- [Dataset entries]
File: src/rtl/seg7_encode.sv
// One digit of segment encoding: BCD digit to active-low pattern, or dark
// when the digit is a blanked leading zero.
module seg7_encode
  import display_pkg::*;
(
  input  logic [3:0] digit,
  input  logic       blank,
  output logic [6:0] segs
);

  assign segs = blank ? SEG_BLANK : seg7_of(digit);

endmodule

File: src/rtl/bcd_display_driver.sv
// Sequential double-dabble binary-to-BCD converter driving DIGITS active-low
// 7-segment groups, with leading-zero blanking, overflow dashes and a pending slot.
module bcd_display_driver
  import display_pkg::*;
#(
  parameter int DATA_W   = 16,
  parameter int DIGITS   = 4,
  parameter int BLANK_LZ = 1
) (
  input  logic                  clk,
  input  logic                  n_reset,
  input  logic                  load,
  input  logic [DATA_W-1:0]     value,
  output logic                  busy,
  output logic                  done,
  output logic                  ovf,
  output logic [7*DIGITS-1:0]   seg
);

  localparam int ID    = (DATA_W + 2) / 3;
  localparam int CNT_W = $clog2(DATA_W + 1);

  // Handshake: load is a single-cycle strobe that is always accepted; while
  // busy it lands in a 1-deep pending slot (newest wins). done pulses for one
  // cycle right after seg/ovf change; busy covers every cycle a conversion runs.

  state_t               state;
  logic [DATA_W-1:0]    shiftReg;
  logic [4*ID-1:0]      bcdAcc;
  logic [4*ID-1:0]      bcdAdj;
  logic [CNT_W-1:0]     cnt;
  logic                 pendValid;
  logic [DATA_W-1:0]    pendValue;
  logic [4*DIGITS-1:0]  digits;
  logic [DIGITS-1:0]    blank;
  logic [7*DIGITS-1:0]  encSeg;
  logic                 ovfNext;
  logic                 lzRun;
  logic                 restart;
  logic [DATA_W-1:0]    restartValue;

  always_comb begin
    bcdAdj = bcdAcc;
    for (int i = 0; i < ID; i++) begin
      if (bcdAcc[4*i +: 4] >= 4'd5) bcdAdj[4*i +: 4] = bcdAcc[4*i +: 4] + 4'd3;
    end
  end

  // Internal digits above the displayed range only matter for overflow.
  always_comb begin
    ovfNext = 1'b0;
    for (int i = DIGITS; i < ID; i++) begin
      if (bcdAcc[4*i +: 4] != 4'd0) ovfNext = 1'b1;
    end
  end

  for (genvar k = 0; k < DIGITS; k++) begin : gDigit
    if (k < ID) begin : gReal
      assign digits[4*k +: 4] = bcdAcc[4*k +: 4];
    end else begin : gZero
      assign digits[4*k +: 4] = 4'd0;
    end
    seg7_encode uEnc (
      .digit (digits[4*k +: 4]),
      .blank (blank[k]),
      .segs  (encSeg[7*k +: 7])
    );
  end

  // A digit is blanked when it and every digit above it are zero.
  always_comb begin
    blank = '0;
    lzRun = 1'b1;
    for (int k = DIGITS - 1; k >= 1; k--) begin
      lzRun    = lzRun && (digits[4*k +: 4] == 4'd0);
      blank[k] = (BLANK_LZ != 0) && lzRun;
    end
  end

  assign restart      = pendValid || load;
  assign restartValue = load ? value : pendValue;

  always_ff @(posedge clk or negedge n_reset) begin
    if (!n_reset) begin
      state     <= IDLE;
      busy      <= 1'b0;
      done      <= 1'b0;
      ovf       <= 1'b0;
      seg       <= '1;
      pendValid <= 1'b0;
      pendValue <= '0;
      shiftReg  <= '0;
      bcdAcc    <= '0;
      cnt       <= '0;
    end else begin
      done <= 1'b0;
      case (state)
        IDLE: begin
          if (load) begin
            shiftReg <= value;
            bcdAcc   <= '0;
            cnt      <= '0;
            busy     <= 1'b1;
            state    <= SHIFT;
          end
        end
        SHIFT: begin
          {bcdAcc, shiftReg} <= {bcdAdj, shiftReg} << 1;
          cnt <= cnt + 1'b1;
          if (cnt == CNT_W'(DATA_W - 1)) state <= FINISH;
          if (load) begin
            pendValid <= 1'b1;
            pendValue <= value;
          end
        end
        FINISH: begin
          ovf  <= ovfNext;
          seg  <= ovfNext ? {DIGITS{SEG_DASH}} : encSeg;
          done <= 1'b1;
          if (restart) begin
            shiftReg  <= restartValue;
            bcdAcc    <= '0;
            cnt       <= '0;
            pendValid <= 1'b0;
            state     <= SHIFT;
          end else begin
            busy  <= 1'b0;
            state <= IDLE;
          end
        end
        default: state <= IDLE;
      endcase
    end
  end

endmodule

...

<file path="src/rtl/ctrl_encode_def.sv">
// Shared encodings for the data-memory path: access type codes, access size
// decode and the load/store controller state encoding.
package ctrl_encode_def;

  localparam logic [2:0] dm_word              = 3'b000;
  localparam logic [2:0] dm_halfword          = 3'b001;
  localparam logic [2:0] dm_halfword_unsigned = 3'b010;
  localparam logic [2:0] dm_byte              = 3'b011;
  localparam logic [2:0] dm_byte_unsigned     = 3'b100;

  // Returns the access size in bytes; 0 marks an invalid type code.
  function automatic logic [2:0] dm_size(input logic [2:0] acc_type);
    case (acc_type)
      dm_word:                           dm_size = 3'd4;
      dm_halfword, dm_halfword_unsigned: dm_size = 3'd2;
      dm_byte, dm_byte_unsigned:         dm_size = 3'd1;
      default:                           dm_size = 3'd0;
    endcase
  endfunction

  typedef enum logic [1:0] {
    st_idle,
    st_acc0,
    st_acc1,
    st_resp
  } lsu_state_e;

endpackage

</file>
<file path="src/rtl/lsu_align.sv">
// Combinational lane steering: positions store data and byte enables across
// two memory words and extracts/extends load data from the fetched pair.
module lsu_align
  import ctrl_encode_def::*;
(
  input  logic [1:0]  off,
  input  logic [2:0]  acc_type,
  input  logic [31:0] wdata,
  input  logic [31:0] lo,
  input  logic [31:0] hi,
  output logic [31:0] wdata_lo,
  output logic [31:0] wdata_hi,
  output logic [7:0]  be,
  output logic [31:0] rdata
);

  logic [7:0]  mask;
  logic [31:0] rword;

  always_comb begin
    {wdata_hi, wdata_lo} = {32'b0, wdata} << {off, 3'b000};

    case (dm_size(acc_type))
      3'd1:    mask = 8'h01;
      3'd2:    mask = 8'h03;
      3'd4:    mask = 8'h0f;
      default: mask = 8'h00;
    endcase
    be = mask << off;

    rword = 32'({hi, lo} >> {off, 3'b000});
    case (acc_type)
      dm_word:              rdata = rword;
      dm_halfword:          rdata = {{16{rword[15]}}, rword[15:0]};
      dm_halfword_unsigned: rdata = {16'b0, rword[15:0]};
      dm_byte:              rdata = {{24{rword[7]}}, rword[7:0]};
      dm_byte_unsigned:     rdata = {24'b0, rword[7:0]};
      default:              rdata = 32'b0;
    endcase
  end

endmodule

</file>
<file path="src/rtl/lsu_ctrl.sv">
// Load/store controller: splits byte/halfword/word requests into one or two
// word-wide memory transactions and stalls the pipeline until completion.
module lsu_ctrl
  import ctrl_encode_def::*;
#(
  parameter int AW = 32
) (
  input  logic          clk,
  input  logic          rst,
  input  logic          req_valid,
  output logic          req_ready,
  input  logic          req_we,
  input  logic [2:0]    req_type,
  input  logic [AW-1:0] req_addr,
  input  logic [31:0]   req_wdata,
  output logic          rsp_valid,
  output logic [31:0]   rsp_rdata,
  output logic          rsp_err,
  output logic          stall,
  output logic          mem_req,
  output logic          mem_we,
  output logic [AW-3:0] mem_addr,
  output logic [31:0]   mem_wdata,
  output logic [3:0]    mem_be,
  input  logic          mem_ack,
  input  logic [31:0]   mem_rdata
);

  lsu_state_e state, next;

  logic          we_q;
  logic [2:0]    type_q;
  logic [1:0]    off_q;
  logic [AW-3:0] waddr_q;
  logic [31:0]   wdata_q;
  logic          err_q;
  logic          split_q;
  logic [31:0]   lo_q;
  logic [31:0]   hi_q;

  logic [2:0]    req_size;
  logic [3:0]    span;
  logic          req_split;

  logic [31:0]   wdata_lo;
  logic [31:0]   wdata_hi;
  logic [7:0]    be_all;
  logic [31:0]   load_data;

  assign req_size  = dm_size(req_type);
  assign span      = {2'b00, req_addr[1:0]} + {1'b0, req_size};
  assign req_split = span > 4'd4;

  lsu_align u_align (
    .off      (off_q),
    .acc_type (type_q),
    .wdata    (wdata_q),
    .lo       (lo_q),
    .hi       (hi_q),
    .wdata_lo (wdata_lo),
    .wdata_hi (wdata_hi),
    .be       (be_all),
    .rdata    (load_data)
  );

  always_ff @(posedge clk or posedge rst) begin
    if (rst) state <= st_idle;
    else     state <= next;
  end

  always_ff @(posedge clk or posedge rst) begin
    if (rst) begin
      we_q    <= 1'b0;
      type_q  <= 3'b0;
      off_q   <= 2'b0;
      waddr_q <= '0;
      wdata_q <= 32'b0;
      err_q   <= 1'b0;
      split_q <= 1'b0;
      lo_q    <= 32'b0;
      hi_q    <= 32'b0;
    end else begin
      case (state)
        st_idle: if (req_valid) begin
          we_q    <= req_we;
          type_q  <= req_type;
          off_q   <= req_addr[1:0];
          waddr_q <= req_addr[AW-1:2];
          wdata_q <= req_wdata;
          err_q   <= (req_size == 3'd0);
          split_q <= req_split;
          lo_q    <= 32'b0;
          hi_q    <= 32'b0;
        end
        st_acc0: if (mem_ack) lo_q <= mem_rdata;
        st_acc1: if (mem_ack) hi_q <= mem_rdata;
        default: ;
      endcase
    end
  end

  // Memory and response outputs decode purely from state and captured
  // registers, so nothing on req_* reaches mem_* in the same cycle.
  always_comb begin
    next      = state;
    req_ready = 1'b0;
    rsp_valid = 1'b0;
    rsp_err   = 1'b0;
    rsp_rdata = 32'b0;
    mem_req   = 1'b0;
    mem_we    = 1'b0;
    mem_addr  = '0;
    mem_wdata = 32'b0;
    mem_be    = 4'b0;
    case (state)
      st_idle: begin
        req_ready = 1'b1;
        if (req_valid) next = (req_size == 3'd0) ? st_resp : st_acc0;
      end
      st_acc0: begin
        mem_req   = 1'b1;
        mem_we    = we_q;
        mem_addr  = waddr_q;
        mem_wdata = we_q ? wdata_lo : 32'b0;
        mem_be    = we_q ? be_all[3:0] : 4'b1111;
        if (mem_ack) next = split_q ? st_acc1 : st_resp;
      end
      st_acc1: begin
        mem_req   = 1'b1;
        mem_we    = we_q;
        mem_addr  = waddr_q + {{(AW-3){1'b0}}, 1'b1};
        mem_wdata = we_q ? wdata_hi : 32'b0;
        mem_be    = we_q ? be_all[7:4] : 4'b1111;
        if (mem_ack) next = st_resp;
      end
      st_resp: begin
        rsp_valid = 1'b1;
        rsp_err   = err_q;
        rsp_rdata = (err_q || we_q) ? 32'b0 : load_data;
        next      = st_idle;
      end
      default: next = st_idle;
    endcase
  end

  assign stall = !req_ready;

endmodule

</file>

- [Task item] Which lines in the records above hold the string "bcdAcc"? Copy each of them.

- [Response]
  logic [4*ID-1:0]      bcdAcc;
    bcdAdj = bcdAcc;
      if (bcdAcc[4*i +: 4] >= 4'd5) bcdAdj[4*i +: 4] = bcdAcc[4*i +: 4] + 4'd3;
      if (bcdAcc[4*i +: 4] != 4'd0) ovfNext = 1'b1;
      assign digits[4*k +: 4] = bcdAcc[4*k +: 4];
      bcdAcc    <= '0;
            bcdAcc   <= '0;
          {bcdAcc, shiftReg} <= {bcdAdj, shiftReg} << 1;
            bcdAcc    <= '0;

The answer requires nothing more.